### PROBLEM STATEMENT
Reproduce exactly the lines from the line containing "master,instances" through the last line of the listing, and no others.

--------------------

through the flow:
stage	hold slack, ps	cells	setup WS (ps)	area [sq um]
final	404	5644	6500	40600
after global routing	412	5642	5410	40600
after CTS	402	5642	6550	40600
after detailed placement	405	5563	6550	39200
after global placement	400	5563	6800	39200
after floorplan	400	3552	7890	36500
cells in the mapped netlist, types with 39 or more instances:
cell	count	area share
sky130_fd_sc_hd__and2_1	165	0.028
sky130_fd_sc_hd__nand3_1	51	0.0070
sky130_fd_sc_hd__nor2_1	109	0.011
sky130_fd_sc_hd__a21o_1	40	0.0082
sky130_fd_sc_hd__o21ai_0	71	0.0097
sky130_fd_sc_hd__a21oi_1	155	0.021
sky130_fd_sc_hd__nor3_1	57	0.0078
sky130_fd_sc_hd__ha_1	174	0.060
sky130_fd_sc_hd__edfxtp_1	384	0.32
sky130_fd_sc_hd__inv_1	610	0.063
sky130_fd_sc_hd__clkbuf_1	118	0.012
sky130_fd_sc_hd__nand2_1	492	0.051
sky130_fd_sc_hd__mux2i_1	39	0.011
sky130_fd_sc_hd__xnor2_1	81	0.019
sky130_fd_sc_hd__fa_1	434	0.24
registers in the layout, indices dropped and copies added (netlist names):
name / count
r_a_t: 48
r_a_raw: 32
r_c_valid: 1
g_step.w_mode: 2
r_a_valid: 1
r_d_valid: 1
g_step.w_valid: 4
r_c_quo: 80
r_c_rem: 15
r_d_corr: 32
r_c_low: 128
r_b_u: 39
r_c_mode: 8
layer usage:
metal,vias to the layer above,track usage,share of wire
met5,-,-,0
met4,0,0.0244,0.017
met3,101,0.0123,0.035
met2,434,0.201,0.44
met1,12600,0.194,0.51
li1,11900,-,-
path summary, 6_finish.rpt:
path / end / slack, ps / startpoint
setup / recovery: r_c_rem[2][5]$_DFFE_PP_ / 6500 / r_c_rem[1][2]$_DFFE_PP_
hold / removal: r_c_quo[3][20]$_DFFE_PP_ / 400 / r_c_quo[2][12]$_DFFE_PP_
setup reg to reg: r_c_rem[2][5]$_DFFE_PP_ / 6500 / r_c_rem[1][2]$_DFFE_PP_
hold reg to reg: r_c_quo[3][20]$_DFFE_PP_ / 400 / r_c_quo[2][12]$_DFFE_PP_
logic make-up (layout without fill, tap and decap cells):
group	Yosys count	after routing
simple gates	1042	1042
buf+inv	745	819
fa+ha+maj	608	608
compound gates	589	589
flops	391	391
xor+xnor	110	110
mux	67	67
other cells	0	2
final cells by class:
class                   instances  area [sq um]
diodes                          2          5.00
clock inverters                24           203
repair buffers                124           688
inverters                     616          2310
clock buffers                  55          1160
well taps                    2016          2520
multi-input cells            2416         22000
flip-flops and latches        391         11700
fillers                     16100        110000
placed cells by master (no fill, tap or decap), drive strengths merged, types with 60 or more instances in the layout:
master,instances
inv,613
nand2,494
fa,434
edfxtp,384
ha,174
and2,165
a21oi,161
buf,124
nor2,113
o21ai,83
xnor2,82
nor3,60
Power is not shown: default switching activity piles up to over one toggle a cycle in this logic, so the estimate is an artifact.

--------------------

### RESPONSE TO THE TASK
master,instances
inv,613
nand2,494
fa,434
edfxtp,384
ha,174
and2,165
a21oi,161
buf,124
nor2,113
o21ai,83
xnor2,82
nor3,60
Power is not shown: default switching activity piles up to over one toggle a cycle in this logic, so the estimate is an artifact.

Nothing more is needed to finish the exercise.